[Saved entries]
Start of Block

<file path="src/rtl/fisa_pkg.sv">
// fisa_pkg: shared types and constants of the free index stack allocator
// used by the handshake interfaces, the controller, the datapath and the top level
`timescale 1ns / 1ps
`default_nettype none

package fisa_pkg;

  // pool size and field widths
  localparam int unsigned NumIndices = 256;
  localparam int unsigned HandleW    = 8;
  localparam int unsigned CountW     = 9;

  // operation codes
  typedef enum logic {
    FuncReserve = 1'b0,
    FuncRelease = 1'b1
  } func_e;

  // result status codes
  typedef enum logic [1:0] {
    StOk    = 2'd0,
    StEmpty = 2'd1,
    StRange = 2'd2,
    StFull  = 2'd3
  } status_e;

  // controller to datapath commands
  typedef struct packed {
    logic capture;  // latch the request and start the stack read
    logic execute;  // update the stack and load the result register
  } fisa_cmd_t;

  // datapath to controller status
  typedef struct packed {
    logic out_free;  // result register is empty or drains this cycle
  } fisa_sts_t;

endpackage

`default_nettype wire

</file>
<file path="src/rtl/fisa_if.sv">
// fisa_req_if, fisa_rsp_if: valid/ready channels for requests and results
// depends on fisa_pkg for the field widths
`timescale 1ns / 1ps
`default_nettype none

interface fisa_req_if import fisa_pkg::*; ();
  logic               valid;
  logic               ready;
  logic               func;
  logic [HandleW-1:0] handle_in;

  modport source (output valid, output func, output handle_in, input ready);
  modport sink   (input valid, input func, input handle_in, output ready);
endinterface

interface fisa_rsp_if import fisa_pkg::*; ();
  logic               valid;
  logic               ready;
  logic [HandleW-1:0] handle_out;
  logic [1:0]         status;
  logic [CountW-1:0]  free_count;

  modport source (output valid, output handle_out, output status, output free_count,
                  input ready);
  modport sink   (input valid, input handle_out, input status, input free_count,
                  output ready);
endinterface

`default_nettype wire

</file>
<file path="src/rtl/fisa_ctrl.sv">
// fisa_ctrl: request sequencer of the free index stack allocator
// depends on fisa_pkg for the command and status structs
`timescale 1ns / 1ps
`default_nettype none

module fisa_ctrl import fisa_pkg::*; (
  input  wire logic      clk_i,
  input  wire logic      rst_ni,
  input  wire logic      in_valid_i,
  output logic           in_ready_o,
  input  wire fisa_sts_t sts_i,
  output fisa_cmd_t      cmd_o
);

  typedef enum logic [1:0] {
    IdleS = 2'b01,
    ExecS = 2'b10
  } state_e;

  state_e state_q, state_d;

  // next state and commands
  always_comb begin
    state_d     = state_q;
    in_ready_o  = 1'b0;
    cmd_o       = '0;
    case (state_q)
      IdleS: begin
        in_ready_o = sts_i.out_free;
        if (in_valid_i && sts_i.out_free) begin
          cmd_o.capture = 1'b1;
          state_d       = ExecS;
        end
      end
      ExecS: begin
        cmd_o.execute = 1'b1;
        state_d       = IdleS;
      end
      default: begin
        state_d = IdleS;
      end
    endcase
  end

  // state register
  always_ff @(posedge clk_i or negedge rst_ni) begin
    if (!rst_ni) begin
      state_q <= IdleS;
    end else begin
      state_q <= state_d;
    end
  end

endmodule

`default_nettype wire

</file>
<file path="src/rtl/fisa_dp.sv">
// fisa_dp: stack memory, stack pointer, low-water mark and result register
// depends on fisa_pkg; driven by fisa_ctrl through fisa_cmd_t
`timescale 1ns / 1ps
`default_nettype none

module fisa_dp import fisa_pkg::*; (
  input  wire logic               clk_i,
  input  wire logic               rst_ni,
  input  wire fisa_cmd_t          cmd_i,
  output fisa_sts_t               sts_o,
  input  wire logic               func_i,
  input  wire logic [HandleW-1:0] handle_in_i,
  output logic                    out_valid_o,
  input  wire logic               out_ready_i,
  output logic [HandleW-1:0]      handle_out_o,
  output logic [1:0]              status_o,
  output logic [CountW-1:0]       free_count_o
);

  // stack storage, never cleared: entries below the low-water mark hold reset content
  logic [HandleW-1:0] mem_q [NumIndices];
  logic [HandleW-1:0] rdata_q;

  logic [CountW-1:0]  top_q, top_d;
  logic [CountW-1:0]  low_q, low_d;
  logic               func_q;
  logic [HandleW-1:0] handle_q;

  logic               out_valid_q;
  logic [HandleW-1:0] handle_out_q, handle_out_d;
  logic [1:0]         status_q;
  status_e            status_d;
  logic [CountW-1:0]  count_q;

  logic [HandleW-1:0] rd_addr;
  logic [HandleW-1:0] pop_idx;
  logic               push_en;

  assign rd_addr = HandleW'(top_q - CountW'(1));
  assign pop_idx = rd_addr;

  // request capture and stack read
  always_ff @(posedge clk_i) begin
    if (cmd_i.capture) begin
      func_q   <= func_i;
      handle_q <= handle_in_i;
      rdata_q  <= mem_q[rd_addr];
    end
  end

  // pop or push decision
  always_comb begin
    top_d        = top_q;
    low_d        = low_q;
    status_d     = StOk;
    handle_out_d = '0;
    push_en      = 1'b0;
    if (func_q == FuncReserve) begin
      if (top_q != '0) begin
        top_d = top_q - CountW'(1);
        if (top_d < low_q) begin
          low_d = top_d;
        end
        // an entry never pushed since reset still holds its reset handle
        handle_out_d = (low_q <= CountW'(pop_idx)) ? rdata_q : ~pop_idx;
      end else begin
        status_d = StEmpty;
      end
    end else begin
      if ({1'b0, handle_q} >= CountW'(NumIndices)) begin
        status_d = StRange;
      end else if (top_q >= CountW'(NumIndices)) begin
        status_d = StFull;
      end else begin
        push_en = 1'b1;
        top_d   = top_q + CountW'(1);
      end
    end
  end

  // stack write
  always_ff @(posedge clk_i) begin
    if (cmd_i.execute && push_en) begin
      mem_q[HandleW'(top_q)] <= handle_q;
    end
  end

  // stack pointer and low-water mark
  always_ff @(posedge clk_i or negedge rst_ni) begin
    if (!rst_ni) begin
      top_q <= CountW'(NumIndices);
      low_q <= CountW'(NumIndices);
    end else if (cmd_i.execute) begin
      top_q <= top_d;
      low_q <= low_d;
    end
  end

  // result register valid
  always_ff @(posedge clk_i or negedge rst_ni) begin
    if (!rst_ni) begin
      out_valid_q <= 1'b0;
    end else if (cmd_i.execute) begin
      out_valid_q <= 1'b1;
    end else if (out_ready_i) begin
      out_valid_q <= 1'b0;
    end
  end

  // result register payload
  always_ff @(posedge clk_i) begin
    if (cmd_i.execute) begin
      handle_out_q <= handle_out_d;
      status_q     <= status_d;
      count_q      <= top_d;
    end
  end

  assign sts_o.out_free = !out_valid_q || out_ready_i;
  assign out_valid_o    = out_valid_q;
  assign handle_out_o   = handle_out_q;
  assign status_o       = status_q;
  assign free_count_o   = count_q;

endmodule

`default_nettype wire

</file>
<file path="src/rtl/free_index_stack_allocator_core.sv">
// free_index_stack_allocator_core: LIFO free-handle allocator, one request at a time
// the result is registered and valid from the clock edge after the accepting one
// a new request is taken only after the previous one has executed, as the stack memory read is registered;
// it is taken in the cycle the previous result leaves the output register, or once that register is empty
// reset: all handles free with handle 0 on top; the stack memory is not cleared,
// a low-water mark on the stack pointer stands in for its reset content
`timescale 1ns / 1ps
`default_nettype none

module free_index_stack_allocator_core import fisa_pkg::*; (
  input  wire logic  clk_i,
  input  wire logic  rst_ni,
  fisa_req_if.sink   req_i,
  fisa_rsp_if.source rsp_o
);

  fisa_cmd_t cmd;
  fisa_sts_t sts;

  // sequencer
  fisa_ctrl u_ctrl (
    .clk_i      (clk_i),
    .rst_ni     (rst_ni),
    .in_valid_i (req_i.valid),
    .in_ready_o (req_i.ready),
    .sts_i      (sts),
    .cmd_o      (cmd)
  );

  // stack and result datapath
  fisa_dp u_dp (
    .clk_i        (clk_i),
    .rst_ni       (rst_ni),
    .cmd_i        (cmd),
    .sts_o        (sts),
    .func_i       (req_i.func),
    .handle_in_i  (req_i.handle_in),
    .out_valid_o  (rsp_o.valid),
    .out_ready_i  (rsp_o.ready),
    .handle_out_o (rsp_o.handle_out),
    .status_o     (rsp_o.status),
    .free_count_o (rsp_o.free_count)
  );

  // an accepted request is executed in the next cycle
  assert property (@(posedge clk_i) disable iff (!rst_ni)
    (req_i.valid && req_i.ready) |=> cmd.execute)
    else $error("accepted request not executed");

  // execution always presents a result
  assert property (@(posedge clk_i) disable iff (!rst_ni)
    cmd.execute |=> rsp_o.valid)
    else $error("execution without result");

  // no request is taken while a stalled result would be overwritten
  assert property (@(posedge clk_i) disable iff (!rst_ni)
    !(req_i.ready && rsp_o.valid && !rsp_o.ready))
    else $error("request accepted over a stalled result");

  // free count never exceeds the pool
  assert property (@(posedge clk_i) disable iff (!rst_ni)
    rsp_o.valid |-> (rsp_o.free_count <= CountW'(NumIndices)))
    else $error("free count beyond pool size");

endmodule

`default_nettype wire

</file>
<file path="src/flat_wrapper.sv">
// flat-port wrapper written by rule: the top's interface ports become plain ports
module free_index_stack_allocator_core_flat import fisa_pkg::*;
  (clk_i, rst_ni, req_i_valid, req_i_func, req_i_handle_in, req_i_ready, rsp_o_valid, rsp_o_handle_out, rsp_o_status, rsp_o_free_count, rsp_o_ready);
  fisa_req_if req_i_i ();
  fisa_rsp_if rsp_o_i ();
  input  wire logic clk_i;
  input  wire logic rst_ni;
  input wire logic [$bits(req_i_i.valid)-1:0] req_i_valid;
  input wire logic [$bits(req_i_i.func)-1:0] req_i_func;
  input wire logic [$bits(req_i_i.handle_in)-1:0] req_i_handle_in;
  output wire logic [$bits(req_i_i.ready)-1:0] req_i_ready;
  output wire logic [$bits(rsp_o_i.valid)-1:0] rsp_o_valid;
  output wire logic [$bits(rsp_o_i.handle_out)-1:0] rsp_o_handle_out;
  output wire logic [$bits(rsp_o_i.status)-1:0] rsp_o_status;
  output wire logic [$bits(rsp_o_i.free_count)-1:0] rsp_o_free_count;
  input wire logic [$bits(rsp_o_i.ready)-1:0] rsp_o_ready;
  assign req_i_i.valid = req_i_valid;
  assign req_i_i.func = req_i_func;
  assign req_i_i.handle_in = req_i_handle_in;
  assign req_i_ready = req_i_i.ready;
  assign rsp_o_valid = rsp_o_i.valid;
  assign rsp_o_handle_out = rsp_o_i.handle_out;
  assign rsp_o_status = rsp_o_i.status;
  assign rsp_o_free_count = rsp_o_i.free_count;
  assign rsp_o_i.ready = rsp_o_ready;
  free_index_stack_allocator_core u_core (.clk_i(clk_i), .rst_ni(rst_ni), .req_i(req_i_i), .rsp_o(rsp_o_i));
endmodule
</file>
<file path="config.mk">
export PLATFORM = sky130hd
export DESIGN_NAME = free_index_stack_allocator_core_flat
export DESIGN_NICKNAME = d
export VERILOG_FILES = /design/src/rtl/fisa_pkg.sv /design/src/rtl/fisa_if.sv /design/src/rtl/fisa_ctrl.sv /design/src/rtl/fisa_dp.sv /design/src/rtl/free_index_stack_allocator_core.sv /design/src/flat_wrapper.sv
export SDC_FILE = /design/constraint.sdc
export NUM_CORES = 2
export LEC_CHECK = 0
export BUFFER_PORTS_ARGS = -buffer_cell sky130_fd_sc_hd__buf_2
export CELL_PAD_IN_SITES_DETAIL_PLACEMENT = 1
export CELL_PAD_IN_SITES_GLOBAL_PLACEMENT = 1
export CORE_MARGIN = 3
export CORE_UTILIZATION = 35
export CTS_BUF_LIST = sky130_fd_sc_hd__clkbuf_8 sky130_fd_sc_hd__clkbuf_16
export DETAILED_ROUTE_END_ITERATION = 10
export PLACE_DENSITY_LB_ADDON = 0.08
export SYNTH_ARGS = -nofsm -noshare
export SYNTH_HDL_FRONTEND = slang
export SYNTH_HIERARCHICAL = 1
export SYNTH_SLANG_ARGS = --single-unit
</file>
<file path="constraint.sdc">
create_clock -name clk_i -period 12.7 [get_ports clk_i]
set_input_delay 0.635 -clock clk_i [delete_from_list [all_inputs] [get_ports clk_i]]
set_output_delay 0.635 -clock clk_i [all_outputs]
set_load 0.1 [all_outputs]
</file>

End of Block

• BRIEF:
Restate the data verbatim through the "modport source (output valid, output func, output" line.

• ANSWER BOX:
<file path="src/rtl/fisa_pkg.sv">
// fisa_pkg: shared types and constants of the free index stack allocator
// used by the handshake interfaces, the controller, the datapath and the top level
`timescale 1ns / 1ps
`default_nettype none

package fisa_pkg;

  // pool size and field widths
  localparam int unsigned NumIndices = 256;
  localparam int unsigned HandleW    = 8;
  localparam int unsigned CountW     = 9;

  // operation codes
  typedef enum logic {
    FuncReserve = 1'b0,
    FuncRelease = 1'b1
  } func_e;

  // result status codes
  typedef enum logic [1:0] {
    StOk    = 2'd0,
    StEmpty = 2'd1,
    StRange = 2'd2,
    StFull  = 2'd3
  } status_e;

  // controller to datapath commands
  typedef struct packed {
    logic capture;  // latch the request and start the stack read
    logic execute;  // update the stack and load the result register
  } fisa_cmd_t;

  // datapath to controller status
  typedef struct packed {
    logic out_free;  // result register is empty or drains this cycle
  } fisa_sts_t;

endpackage

`default_nettype wire

</file>
<file path="src/rtl/fisa_if.sv">
// fisa_req_if, fisa_rsp_if: valid/ready channels for requests and results
// depends on fisa_pkg for the field widths
`timescale 1ns / 1ps
`default_nettype none

interface fisa_req_if import fisa_pkg::*; ();
  logic               valid;
  logic               ready;
  logic               func;
  logic [HandleW-1:0] handle_in;

  modport source (output valid, output func, output handle_in, input ready);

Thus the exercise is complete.